> Required work
Select all lines holding the word "localparam" from the entries that follow.

> Saved data entries

►

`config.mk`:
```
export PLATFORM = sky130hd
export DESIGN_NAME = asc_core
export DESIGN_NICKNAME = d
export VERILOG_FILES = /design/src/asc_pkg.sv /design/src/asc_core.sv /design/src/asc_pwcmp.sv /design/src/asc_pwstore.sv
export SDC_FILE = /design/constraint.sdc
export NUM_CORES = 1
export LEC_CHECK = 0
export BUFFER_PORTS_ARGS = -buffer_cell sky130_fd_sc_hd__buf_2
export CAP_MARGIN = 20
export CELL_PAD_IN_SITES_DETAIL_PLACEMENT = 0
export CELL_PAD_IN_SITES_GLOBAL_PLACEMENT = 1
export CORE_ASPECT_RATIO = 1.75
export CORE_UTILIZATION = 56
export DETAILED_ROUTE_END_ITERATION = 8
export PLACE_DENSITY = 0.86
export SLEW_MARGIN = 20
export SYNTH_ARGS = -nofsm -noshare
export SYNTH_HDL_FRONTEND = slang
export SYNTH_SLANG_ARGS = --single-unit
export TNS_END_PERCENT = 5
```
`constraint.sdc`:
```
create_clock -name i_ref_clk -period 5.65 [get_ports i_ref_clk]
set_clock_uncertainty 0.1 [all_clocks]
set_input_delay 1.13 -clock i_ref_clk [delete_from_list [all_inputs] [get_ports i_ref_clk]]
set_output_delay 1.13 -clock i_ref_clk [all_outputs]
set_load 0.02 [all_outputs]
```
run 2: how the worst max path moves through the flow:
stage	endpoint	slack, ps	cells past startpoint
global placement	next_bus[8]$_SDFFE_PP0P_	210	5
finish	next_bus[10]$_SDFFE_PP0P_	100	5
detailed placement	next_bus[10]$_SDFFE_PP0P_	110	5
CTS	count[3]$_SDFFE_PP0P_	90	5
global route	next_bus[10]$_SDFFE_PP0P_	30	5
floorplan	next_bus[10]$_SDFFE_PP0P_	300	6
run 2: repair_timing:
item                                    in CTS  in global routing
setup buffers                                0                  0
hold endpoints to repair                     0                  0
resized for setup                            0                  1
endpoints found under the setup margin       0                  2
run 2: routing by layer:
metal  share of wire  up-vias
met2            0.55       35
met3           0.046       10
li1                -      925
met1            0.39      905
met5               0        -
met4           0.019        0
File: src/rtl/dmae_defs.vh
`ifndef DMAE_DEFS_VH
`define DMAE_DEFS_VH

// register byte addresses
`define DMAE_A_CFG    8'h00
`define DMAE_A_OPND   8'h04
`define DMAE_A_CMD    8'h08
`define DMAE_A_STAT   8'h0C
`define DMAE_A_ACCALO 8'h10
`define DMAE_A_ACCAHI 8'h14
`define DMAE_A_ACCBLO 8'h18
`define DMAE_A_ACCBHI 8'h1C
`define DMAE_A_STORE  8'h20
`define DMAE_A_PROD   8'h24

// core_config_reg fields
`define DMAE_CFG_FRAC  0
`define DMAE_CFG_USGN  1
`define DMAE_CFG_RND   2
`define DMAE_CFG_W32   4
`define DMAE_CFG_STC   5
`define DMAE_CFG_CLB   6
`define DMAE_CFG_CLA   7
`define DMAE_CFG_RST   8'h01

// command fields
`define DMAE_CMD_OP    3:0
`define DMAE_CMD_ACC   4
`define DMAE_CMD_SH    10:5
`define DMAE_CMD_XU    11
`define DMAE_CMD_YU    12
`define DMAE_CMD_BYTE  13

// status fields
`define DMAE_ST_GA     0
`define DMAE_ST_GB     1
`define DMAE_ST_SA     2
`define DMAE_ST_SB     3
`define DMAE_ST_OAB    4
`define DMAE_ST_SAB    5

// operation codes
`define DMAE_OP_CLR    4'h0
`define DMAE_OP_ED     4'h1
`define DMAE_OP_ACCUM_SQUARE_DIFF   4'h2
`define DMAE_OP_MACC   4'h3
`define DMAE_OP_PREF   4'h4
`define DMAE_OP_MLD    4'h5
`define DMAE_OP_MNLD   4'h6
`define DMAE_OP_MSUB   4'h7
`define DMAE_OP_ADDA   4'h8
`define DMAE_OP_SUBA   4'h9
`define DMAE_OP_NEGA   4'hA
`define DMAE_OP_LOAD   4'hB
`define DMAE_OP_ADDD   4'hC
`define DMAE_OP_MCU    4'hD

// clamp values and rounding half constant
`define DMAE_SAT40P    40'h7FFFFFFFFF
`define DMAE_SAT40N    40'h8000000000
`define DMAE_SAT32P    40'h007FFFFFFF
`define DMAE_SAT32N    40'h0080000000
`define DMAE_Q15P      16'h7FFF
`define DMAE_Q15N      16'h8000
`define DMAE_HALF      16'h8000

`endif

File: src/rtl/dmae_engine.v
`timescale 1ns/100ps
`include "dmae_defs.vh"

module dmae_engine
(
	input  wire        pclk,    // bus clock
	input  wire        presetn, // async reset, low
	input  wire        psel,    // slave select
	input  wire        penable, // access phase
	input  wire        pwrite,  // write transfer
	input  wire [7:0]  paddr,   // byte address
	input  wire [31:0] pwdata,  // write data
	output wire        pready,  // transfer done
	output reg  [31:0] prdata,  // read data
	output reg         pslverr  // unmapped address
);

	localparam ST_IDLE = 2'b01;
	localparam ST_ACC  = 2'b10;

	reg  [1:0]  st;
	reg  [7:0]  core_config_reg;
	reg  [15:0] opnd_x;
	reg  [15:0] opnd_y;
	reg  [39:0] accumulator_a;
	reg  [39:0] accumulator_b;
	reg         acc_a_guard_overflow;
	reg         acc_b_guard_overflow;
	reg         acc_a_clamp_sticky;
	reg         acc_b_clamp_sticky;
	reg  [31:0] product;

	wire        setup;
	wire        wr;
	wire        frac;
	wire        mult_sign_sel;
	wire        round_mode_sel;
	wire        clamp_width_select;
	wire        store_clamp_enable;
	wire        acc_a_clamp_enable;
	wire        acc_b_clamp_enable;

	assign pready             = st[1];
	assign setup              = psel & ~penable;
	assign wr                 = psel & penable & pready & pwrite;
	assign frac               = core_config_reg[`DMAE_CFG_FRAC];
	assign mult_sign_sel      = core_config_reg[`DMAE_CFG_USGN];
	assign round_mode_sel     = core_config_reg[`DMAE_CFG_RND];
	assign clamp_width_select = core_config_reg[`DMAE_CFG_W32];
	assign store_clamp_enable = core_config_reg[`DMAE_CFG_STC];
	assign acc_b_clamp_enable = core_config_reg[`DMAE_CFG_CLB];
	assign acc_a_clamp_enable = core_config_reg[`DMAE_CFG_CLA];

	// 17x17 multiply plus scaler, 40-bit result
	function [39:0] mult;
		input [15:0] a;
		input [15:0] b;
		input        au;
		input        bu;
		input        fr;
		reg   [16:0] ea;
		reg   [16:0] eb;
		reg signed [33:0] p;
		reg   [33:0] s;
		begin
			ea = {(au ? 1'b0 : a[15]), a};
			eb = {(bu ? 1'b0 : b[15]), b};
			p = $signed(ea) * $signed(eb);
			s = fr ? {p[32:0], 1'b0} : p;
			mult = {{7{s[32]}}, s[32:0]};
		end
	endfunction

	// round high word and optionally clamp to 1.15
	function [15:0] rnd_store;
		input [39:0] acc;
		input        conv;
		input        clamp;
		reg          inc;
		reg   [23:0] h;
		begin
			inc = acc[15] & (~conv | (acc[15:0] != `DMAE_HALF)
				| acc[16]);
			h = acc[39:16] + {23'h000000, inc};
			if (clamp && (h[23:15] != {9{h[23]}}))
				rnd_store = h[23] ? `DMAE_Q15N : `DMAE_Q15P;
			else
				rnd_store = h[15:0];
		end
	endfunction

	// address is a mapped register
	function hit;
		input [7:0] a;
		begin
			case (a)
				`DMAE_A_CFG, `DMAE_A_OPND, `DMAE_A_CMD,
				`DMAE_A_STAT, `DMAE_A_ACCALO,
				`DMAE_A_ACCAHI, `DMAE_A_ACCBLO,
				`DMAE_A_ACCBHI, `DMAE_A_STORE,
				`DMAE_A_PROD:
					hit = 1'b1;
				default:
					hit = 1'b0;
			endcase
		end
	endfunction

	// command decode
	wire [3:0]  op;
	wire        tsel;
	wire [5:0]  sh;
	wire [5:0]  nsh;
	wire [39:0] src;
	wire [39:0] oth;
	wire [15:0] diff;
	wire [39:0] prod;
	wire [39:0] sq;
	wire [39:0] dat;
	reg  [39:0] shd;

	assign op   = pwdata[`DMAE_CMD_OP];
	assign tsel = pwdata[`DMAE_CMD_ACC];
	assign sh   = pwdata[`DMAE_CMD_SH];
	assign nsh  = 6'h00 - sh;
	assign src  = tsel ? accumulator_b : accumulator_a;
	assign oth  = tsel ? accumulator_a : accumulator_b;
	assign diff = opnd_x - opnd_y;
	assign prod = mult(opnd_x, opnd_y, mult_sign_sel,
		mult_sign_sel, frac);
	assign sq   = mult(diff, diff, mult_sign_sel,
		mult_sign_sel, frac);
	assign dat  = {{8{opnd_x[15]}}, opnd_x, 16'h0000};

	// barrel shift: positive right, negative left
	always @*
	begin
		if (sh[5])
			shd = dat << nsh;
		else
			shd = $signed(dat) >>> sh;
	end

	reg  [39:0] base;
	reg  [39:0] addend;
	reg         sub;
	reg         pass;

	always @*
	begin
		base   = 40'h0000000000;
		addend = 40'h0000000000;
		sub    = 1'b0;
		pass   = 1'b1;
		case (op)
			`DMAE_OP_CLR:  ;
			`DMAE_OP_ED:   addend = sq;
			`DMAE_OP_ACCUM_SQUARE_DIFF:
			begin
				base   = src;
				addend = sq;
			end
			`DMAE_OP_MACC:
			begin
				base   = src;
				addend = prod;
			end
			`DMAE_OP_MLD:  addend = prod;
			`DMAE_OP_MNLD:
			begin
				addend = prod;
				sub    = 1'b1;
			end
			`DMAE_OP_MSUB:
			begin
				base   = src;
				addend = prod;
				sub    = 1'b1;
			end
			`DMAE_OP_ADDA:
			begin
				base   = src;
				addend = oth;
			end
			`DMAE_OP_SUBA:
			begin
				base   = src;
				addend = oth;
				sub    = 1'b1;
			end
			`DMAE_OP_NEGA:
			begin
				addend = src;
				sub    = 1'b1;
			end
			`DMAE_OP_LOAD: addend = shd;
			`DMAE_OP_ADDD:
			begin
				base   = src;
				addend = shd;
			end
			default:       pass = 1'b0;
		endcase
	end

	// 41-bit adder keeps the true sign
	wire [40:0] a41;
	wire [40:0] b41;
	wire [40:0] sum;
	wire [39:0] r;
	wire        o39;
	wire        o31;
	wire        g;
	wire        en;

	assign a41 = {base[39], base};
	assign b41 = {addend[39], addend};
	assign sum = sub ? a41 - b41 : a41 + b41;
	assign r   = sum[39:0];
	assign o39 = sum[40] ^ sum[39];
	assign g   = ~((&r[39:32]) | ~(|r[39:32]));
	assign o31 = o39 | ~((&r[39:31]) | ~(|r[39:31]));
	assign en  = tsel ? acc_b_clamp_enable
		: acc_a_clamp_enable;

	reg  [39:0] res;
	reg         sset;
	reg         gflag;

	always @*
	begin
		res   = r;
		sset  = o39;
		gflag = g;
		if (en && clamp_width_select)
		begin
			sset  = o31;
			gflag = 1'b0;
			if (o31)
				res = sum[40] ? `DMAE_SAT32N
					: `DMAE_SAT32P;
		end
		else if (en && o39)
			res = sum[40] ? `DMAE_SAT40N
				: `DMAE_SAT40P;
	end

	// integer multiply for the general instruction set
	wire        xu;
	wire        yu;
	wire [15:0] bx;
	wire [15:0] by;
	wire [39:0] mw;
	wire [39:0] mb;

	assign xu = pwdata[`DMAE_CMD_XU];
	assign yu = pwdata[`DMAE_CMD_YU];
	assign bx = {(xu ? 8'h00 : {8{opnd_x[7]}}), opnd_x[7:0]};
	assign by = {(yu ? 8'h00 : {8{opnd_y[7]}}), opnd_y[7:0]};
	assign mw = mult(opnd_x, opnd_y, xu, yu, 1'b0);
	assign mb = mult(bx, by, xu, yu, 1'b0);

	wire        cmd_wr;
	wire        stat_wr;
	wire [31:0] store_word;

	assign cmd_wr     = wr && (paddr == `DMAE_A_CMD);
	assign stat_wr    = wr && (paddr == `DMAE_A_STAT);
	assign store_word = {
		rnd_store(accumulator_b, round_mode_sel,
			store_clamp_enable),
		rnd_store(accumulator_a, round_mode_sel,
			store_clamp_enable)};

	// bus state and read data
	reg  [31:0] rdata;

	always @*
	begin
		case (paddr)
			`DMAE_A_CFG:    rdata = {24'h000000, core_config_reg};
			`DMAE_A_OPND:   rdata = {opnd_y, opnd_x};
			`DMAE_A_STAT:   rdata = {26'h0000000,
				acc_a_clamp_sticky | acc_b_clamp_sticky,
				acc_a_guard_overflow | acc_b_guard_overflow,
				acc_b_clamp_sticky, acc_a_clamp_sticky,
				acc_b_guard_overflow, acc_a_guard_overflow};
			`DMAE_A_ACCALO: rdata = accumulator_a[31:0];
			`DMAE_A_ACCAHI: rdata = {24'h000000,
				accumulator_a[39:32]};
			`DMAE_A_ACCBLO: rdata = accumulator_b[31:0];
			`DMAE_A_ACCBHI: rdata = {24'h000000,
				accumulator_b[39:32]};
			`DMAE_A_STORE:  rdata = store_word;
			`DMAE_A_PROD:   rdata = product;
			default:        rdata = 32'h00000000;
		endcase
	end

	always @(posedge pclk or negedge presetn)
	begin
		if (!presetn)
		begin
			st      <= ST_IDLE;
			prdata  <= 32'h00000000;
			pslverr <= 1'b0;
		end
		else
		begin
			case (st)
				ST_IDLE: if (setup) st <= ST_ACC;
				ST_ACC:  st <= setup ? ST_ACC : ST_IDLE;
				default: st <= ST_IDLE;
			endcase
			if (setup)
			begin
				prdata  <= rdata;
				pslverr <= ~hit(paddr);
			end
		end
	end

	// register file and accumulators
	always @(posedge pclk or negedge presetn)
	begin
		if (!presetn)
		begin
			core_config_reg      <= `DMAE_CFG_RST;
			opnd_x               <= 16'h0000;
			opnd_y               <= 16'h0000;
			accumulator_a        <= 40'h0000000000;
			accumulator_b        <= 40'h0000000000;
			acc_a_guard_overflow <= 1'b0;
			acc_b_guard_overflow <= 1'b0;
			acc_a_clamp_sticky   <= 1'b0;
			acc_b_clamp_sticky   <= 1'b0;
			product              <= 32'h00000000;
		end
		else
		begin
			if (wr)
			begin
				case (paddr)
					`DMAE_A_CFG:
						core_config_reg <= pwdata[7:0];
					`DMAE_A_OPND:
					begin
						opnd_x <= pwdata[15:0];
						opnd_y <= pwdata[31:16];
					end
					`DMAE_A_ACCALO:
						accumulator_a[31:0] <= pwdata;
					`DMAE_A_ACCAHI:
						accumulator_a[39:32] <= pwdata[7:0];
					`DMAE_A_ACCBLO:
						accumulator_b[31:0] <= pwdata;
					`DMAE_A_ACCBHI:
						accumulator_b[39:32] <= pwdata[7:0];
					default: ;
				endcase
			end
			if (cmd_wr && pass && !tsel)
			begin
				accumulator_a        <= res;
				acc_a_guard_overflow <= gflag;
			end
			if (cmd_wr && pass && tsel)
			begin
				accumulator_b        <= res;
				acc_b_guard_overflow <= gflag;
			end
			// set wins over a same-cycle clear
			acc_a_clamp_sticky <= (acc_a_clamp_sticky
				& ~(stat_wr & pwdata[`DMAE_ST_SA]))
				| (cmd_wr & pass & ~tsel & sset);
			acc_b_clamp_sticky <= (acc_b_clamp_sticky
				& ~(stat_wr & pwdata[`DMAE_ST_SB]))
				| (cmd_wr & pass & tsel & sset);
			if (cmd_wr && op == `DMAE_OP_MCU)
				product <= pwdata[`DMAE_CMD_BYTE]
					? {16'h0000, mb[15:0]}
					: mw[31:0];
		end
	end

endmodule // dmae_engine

◄

> Response area
	localparam ST_IDLE = 2'b01;
	localparam ST_ACC  = 2'b10;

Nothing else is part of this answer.